= WHAT THE TASK ASKS =
Would you please return the lines of the entries below starting at the line that has "met1,0.220,2430,861,0.53" and ending at the line that has "Clock inverter: 2 / 0.0155", both included, exactly as they are?

= PROVIDED ENTRIES =
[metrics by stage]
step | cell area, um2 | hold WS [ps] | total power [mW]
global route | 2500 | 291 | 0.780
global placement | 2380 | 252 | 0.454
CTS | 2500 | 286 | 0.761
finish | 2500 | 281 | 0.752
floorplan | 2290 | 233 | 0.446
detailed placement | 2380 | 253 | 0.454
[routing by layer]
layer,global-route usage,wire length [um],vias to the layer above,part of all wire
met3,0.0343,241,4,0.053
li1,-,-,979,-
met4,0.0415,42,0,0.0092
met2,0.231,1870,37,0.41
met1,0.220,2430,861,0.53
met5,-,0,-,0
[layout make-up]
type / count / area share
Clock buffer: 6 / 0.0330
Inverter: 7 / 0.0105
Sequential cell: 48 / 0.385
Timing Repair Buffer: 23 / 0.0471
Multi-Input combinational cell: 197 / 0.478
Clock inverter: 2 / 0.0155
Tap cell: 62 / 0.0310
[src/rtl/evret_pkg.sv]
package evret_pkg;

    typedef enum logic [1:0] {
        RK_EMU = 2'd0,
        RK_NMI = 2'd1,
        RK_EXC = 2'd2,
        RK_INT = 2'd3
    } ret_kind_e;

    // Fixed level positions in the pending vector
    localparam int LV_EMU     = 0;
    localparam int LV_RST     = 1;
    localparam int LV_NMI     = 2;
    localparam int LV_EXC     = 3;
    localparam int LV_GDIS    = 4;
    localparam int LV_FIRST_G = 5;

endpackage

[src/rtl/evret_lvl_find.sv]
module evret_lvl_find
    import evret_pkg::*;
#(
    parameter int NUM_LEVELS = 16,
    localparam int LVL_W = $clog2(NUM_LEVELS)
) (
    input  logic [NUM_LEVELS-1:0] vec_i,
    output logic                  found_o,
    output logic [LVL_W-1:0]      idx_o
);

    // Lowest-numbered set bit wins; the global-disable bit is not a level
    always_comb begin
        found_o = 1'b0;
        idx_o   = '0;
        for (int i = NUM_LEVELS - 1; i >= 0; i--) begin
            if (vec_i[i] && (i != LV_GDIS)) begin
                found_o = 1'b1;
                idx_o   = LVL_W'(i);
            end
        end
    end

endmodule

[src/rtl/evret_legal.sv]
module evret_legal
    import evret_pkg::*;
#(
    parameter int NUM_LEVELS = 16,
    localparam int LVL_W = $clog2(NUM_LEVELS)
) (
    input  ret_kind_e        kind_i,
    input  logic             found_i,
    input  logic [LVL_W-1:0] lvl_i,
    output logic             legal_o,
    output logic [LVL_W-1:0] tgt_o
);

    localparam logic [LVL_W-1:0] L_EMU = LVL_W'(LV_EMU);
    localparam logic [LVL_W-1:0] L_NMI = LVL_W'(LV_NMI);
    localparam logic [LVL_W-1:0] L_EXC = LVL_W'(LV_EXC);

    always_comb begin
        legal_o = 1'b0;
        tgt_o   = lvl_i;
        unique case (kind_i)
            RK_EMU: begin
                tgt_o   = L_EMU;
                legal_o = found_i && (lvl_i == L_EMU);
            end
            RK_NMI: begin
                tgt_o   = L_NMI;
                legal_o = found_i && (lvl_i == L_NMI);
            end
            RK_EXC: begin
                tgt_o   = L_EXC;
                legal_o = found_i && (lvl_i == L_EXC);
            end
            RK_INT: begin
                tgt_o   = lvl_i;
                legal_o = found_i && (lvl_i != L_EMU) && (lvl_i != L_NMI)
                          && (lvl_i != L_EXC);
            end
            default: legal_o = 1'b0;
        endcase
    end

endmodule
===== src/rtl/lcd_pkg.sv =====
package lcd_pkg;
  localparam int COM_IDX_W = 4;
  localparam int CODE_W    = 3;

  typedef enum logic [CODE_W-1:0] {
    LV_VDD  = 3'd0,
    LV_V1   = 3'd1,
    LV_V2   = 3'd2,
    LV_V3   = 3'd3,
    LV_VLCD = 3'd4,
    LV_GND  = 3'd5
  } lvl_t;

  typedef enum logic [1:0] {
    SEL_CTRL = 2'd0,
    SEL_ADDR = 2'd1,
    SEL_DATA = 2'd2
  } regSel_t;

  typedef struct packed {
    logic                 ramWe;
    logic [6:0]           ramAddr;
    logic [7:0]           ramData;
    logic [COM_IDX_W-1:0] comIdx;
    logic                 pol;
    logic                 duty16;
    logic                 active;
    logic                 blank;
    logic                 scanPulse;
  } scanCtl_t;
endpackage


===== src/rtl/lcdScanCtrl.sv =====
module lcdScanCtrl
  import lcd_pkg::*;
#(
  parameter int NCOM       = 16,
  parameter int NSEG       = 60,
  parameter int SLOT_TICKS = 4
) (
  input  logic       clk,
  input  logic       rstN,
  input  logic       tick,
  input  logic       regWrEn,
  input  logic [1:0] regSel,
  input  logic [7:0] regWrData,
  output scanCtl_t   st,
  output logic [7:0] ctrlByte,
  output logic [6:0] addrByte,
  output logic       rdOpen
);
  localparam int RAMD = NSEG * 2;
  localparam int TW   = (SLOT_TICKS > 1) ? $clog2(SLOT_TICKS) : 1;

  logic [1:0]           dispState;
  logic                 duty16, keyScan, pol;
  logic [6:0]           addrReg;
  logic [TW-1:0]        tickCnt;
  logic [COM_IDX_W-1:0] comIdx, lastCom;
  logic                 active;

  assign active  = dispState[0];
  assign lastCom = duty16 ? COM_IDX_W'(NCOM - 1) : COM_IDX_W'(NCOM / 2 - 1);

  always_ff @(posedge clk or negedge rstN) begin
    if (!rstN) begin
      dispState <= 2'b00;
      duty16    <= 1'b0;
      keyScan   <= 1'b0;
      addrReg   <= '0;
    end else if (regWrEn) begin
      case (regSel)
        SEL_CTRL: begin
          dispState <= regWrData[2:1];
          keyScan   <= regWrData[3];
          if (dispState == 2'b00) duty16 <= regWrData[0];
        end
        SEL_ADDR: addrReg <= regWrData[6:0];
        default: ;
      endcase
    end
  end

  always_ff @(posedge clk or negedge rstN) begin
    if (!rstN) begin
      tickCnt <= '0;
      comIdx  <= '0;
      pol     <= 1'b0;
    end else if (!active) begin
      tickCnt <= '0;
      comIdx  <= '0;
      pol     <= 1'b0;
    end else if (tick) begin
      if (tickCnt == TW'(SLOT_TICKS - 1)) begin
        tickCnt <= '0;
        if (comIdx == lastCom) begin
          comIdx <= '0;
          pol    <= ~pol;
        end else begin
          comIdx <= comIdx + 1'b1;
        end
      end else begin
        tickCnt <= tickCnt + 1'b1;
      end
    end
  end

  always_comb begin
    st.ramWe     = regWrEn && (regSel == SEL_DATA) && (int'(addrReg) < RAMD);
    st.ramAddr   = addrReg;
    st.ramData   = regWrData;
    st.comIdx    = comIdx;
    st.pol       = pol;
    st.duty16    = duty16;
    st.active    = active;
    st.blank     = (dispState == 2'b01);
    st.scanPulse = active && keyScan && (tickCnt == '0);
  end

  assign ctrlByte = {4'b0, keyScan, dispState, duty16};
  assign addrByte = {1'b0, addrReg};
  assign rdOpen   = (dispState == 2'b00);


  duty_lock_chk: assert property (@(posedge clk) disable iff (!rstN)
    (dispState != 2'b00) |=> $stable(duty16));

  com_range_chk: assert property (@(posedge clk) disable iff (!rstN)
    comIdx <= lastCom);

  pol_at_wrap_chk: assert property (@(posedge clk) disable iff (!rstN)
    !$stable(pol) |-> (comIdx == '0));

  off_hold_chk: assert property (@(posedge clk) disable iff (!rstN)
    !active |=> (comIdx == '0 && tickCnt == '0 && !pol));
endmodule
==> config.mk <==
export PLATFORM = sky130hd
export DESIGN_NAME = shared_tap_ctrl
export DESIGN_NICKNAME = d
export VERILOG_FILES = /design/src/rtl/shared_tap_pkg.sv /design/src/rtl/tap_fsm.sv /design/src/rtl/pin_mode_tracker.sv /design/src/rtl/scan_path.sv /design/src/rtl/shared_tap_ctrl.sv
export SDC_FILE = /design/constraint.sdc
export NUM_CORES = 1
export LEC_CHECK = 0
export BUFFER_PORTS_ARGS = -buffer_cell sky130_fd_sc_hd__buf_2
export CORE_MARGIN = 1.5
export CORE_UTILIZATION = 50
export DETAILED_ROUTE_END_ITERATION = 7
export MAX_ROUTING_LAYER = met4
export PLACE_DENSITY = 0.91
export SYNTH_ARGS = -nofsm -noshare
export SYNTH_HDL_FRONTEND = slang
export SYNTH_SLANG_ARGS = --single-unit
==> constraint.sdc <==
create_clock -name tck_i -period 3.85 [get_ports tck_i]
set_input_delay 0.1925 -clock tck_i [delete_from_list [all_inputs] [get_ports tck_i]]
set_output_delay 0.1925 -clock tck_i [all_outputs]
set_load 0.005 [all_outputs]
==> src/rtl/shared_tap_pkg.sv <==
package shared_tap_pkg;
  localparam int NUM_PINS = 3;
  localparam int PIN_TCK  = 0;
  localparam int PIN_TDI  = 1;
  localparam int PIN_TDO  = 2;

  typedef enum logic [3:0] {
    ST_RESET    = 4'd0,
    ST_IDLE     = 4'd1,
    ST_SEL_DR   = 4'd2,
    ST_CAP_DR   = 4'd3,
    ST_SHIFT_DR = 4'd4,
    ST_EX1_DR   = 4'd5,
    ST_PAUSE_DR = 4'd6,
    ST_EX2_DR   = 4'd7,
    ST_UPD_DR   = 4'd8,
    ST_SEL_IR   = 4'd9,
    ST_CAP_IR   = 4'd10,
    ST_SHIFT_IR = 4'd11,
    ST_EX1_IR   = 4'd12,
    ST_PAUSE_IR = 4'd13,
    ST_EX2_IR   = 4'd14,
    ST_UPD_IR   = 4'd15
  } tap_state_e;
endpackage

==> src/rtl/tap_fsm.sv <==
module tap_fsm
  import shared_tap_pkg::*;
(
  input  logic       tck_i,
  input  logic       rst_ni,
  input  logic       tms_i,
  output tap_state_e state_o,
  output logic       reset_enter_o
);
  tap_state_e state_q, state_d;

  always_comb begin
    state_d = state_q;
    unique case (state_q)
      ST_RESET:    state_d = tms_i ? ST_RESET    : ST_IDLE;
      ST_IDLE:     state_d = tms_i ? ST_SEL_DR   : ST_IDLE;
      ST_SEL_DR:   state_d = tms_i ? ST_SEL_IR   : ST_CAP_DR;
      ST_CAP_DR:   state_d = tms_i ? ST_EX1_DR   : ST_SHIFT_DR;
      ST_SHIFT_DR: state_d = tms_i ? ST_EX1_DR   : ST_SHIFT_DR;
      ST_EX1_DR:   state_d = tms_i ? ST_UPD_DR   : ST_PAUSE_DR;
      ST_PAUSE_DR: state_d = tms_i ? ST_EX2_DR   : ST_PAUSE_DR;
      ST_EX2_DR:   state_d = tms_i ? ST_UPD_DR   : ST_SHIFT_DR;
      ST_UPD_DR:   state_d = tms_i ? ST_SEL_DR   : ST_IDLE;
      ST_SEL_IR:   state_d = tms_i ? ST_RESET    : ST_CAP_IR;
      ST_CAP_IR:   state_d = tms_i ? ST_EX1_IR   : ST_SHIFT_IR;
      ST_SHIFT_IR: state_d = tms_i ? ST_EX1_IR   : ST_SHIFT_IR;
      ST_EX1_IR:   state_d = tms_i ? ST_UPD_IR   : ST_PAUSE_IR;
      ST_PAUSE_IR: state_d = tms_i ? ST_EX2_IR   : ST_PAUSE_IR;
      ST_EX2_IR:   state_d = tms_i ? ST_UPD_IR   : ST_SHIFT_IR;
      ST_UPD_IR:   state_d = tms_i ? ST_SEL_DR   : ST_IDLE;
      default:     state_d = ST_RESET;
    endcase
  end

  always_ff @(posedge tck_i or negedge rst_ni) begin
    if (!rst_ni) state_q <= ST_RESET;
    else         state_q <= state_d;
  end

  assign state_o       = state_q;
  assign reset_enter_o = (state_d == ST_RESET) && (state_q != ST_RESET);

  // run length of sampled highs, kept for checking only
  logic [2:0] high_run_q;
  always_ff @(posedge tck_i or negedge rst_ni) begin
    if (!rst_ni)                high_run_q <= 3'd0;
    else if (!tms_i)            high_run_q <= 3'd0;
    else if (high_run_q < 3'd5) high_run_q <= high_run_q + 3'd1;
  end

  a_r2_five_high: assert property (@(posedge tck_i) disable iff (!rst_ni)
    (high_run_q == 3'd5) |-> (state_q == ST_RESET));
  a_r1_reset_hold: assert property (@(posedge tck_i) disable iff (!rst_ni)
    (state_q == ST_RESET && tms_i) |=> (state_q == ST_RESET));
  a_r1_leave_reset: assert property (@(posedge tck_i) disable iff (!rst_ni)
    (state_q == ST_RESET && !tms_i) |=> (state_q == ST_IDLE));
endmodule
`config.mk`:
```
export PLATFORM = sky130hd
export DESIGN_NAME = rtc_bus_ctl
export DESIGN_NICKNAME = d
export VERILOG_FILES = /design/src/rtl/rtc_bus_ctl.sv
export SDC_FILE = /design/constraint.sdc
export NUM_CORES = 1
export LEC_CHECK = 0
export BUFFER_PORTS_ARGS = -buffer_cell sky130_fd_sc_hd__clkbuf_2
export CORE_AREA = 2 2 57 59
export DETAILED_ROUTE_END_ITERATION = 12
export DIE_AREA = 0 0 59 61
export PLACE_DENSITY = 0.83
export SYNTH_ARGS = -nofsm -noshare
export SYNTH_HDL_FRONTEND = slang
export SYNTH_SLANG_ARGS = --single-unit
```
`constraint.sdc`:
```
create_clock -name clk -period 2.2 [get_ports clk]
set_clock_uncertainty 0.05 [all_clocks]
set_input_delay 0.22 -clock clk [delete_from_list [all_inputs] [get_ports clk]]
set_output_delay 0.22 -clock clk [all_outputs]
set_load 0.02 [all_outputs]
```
---
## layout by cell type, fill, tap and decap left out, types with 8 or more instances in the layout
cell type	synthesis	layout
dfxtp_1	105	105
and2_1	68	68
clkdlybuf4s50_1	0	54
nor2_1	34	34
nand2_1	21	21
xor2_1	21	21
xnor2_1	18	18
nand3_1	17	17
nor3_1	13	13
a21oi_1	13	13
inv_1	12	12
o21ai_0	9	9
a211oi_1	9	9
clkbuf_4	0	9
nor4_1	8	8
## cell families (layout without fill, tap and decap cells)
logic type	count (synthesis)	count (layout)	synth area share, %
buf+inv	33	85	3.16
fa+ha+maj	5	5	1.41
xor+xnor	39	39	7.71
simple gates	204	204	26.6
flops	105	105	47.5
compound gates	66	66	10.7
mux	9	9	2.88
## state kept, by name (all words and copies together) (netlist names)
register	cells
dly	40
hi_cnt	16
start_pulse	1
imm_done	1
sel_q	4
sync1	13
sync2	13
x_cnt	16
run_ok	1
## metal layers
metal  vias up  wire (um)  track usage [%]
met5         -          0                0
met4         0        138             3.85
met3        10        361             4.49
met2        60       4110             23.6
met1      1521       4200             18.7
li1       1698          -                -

= RESPONSE =
met1,0.220,2430,861,0.53
met5,-,0,-,0
[layout make-up]
type / count / area share
Clock buffer: 6 / 0.0330
Inverter: 7 / 0.0105
Sequential cell: 48 / 0.385
Timing Repair Buffer: 23 / 0.0471
Multi-Input combinational cell: 197 / 0.478
Clock inverter: 2 / 0.0155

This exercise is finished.